(Beginning of Records)
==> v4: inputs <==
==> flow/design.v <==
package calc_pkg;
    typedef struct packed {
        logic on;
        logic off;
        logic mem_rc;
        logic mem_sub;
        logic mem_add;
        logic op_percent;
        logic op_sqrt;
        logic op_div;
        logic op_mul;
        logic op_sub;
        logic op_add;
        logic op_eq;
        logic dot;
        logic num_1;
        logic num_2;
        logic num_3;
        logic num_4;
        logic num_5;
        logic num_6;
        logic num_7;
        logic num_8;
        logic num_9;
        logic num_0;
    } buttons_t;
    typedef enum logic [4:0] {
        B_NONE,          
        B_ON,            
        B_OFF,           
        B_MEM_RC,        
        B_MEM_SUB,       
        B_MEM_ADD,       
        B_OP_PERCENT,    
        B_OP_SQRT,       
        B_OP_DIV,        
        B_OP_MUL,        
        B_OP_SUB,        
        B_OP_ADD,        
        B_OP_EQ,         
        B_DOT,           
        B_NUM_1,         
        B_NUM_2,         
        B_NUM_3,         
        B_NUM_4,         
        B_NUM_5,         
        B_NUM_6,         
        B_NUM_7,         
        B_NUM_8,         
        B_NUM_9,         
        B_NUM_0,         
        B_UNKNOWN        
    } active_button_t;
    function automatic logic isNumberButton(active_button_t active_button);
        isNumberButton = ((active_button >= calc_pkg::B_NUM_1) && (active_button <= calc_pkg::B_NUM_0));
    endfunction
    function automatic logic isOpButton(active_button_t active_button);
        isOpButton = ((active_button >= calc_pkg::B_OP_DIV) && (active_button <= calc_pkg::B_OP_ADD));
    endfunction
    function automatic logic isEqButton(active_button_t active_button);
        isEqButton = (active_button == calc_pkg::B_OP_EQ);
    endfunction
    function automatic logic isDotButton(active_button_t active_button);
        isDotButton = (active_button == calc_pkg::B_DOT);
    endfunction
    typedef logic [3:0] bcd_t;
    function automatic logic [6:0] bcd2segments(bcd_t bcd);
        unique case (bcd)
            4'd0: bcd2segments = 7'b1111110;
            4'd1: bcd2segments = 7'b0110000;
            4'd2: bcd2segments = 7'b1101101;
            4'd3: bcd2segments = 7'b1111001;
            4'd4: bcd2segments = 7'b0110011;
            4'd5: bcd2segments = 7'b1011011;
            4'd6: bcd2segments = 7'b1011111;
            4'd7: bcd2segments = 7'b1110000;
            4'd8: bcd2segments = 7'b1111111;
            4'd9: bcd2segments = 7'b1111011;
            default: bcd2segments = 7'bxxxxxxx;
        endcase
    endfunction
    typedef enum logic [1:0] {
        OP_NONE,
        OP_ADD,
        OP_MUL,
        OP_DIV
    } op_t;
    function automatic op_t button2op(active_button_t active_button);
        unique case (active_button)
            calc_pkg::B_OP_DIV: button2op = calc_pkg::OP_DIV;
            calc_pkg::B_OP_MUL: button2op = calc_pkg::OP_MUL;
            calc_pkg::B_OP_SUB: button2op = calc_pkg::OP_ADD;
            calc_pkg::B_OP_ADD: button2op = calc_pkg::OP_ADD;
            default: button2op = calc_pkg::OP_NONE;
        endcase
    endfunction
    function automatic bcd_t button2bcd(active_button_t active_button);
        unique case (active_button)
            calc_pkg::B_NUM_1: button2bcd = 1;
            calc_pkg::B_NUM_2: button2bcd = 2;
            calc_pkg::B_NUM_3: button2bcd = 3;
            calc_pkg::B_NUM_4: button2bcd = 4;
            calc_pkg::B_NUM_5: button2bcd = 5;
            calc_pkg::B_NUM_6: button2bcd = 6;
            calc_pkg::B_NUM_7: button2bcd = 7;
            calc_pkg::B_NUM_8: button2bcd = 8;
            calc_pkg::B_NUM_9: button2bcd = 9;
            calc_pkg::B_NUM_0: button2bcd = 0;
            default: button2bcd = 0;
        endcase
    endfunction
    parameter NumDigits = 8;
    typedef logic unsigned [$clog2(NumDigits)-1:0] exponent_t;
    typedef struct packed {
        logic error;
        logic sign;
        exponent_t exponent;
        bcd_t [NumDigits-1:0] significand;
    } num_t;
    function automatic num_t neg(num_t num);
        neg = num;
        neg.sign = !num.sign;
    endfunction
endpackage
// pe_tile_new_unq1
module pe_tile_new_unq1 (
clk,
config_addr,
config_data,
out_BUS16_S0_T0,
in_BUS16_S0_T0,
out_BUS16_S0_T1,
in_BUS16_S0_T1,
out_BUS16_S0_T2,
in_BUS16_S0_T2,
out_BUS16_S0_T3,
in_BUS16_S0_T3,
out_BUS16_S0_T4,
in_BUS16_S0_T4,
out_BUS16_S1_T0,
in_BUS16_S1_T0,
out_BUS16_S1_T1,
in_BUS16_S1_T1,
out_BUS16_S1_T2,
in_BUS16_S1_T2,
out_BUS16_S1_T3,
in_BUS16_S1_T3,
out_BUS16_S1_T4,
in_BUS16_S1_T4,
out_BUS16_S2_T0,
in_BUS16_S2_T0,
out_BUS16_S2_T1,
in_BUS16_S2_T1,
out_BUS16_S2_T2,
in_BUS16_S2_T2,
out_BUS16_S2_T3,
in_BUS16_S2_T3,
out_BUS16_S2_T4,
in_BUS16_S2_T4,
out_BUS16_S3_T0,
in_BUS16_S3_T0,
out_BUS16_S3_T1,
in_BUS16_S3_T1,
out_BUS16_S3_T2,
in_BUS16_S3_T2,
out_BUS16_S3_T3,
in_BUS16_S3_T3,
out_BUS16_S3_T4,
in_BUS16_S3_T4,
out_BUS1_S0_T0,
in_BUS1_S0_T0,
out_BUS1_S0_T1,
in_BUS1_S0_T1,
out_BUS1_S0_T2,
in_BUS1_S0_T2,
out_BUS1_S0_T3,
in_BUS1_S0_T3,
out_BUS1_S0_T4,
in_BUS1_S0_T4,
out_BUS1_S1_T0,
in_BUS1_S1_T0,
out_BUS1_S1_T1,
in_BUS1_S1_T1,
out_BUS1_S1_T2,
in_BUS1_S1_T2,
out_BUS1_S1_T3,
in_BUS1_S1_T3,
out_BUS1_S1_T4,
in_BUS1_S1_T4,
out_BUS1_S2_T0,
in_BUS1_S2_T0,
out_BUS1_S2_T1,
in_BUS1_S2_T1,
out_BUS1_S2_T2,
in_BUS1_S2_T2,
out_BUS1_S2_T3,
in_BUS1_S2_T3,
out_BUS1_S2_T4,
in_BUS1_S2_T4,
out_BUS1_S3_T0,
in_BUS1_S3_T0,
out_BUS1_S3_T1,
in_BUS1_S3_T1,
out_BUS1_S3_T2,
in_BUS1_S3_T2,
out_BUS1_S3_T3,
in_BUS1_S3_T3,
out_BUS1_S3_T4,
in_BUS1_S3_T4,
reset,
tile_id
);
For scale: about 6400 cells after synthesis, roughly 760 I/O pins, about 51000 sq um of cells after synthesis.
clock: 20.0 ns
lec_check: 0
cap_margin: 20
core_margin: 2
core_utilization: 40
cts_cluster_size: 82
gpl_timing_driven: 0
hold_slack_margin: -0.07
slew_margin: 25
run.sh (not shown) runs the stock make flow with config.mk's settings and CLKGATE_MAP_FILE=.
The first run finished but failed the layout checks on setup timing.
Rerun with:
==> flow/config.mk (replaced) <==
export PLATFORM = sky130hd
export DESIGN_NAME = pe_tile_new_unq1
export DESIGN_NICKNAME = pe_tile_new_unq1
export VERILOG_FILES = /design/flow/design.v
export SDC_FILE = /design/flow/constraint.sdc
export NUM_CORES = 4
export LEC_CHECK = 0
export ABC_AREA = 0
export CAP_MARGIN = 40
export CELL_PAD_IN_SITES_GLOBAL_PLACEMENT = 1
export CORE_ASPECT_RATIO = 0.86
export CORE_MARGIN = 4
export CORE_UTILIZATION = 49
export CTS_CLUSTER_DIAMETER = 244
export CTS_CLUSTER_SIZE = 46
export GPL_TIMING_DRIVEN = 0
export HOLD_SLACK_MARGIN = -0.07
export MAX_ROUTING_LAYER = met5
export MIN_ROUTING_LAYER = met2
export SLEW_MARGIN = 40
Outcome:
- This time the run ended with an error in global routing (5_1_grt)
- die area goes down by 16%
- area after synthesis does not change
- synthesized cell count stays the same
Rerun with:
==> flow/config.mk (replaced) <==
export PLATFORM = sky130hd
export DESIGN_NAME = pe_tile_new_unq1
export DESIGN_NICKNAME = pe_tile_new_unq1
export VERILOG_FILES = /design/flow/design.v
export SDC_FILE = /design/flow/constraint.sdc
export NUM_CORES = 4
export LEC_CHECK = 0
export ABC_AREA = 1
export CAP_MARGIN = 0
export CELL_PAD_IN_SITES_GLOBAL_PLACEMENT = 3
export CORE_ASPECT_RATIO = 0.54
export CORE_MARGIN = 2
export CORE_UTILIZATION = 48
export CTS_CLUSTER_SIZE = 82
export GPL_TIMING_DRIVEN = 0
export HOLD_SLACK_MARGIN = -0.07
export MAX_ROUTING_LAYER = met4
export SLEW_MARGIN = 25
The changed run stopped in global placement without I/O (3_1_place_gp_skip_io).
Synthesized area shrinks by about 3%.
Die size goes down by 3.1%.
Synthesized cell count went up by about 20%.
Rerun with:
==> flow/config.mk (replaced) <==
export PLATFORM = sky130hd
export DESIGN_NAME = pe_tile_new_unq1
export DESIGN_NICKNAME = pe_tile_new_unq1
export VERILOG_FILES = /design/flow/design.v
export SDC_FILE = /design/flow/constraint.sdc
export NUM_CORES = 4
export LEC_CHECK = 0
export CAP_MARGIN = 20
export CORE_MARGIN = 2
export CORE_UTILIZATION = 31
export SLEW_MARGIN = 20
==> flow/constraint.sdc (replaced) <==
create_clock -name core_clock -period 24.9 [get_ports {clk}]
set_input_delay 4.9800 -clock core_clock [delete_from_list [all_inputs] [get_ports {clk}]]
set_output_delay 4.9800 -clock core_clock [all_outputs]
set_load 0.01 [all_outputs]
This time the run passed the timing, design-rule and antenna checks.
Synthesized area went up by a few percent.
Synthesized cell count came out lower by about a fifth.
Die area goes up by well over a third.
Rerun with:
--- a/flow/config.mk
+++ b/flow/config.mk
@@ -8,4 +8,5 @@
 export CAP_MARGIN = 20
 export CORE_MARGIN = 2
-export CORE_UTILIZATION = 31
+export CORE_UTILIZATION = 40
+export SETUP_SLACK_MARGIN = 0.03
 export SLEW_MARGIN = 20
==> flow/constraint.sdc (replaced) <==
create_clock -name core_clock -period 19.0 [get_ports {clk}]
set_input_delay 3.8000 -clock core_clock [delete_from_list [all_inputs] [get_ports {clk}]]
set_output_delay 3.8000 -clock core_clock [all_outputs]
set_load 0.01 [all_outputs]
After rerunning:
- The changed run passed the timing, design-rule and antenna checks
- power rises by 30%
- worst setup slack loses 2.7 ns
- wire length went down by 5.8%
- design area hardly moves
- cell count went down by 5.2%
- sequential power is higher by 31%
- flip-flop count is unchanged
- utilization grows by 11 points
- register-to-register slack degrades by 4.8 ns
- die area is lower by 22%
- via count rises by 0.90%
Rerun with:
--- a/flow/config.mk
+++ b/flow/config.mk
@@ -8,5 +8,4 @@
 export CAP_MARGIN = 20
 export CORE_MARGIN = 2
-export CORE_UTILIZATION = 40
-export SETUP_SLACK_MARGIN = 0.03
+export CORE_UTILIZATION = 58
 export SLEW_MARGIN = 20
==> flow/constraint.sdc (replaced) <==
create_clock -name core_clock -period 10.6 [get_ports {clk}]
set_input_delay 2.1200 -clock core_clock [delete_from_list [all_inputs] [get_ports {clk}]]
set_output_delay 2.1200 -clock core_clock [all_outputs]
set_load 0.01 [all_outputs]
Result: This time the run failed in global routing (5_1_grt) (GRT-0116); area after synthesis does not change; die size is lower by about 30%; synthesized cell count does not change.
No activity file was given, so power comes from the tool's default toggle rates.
(End of Records)
(Beginning of Records)
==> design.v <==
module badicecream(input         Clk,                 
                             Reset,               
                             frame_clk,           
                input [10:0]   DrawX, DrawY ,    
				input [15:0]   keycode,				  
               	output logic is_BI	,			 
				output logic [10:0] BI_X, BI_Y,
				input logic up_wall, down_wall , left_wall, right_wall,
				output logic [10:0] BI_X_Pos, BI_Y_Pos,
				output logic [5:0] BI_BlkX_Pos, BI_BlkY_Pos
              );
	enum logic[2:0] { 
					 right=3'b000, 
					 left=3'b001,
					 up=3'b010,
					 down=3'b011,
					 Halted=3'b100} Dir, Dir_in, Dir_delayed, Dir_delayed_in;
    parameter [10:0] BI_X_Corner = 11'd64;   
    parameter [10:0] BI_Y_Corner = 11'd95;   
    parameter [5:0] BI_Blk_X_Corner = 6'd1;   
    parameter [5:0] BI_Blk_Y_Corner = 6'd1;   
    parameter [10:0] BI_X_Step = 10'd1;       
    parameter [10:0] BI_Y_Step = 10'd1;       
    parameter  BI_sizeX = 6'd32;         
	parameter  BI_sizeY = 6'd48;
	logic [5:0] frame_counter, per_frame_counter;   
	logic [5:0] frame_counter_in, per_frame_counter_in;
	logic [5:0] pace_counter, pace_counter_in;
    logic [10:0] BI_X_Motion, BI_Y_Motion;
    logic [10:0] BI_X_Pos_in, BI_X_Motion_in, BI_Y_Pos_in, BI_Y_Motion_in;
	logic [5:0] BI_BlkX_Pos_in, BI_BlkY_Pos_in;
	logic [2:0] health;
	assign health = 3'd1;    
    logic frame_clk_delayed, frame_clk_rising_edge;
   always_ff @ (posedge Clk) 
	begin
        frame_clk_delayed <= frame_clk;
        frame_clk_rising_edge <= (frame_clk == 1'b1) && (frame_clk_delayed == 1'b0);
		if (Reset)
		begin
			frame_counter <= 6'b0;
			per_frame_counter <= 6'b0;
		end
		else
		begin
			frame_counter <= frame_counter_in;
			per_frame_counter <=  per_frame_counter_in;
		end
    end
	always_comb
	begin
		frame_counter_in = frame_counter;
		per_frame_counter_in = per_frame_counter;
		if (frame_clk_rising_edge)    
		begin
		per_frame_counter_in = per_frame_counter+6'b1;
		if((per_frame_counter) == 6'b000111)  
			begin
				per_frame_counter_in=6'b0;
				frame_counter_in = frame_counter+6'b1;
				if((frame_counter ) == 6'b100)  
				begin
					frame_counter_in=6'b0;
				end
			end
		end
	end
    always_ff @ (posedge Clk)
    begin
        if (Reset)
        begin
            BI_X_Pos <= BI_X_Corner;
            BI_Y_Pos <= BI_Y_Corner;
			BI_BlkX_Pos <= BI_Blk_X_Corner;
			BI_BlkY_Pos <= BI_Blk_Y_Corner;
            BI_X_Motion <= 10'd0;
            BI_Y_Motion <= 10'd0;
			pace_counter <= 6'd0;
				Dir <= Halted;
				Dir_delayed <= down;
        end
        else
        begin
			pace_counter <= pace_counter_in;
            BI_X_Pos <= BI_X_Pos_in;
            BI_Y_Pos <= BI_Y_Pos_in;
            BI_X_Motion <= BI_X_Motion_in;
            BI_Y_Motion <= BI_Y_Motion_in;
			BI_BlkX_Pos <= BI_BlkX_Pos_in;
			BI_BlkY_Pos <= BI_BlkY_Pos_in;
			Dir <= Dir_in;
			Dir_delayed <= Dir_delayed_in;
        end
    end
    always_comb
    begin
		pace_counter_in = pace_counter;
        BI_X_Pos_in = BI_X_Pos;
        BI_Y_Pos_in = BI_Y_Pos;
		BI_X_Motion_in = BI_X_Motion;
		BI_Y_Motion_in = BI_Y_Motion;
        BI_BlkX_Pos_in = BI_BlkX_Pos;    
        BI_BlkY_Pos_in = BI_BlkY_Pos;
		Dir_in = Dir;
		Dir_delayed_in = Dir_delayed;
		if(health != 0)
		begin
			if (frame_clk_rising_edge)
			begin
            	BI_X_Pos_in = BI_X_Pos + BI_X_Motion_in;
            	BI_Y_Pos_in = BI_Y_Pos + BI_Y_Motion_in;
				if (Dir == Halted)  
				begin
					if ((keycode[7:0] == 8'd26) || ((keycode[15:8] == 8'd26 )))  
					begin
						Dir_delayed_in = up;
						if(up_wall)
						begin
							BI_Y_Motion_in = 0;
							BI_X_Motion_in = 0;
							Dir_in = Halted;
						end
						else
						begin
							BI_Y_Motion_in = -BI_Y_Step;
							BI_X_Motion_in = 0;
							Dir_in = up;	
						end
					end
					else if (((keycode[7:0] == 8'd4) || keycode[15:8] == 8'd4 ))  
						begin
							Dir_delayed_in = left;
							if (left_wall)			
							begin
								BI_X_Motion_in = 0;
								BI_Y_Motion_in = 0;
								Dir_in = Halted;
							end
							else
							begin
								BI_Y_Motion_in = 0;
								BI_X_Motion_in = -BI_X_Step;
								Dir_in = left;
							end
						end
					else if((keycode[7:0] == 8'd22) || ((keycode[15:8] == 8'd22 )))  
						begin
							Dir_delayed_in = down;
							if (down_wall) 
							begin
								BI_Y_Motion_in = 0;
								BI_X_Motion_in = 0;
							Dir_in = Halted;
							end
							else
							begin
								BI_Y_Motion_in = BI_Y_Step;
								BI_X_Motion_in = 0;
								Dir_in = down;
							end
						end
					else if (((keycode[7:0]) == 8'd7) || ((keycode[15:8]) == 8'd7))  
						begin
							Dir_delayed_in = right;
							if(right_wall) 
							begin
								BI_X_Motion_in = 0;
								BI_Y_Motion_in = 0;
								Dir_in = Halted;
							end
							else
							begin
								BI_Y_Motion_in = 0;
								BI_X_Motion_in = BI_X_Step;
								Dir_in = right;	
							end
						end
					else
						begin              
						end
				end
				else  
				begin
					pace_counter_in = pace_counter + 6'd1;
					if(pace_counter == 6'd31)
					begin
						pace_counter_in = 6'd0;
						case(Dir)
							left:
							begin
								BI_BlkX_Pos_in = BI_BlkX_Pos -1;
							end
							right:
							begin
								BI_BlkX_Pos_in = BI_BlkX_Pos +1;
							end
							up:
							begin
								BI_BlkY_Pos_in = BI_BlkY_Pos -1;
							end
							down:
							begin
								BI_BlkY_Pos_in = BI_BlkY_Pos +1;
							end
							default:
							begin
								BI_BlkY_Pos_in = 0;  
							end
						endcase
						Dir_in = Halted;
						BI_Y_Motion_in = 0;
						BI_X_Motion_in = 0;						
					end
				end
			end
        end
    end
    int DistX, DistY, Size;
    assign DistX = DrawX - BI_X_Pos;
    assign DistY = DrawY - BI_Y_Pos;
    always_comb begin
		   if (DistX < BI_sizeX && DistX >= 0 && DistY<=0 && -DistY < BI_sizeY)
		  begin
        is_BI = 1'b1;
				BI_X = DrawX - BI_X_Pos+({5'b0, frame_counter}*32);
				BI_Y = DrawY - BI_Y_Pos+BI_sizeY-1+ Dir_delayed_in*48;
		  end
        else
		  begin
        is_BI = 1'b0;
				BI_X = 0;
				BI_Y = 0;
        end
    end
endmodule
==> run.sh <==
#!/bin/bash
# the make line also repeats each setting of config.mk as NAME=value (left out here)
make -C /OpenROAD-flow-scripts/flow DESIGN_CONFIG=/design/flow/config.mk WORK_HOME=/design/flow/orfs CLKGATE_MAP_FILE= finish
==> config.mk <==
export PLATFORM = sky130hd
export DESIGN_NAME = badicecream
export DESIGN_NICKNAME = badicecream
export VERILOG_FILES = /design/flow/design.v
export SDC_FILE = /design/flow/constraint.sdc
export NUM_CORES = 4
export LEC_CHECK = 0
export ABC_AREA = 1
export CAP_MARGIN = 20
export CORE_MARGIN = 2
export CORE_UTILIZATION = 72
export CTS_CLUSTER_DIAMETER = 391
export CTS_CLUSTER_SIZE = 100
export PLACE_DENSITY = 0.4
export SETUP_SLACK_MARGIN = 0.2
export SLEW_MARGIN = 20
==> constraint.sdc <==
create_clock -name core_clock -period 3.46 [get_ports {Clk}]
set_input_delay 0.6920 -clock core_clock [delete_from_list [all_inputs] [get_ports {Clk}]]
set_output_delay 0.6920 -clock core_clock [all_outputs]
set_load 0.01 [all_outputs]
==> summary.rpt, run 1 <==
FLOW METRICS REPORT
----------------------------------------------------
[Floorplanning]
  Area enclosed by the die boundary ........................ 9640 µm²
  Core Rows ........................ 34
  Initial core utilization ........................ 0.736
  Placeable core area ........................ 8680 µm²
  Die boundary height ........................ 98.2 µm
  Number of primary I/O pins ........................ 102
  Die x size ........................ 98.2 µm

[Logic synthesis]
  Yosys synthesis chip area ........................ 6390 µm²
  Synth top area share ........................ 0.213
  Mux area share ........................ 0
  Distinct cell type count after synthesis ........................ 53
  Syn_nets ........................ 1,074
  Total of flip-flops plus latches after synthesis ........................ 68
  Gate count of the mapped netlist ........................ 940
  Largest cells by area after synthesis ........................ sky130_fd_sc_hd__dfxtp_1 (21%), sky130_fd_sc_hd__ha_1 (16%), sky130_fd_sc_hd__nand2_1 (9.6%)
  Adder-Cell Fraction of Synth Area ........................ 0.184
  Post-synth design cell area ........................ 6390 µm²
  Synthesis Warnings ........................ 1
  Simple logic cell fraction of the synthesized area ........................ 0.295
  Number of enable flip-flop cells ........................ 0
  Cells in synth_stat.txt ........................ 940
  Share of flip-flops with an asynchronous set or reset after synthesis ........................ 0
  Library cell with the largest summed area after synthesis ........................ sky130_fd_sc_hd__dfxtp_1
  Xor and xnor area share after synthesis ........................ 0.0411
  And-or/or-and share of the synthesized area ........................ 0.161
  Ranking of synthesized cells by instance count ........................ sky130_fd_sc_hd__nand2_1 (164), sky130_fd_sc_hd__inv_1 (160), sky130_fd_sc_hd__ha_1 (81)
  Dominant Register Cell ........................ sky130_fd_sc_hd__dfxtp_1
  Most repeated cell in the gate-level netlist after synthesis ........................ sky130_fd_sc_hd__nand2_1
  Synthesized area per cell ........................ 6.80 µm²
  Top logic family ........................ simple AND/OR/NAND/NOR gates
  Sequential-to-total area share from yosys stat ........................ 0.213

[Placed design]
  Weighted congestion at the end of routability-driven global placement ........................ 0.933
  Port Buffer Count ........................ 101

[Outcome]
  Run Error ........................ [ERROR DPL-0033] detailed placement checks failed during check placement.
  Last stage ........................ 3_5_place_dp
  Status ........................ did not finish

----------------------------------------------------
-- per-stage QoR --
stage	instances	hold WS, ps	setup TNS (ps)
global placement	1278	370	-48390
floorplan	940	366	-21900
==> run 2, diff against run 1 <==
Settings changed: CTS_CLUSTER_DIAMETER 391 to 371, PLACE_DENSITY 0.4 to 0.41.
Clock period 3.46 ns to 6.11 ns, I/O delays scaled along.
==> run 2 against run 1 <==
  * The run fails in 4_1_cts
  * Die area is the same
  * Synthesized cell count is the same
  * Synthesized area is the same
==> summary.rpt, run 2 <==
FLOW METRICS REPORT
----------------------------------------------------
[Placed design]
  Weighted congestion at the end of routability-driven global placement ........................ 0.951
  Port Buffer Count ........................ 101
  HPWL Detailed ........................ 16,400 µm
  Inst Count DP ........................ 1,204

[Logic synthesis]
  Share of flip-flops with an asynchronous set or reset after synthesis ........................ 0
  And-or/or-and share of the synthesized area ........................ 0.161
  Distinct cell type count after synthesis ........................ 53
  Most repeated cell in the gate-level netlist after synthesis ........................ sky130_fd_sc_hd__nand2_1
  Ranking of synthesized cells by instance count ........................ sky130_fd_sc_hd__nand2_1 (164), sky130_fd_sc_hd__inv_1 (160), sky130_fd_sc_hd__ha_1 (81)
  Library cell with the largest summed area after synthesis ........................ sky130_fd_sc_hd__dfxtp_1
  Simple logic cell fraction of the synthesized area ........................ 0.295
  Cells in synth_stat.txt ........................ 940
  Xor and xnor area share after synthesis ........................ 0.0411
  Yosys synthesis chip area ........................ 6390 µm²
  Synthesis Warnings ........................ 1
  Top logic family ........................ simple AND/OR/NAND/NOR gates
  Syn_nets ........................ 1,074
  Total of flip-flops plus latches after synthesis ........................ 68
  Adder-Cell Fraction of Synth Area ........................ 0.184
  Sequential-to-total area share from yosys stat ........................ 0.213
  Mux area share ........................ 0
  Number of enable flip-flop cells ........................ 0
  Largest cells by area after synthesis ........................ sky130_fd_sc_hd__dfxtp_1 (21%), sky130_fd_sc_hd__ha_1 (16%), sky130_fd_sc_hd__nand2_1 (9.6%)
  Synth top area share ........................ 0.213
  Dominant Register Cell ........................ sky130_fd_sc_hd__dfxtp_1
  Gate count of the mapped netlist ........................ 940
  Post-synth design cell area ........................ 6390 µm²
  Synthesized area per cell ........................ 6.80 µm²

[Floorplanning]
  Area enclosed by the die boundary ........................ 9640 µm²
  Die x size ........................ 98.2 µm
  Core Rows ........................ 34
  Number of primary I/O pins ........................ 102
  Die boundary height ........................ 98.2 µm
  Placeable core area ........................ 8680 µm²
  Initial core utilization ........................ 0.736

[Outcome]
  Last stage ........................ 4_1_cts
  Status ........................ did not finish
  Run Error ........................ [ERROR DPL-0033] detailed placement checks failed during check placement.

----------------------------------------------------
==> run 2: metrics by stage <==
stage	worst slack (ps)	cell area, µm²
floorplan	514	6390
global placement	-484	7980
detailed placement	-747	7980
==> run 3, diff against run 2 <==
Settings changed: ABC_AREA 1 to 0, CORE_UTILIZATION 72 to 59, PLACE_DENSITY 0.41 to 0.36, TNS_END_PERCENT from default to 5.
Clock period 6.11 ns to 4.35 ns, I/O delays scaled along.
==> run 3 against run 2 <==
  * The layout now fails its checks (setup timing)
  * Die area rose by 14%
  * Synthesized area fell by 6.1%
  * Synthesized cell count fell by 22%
(End of Records)
> Problem to work on: Every line above with the string "health" in it needs to be copied.

> Written answer:
	logic [2:0] health;
	assign health = 3'd1;    
		if(health != 0)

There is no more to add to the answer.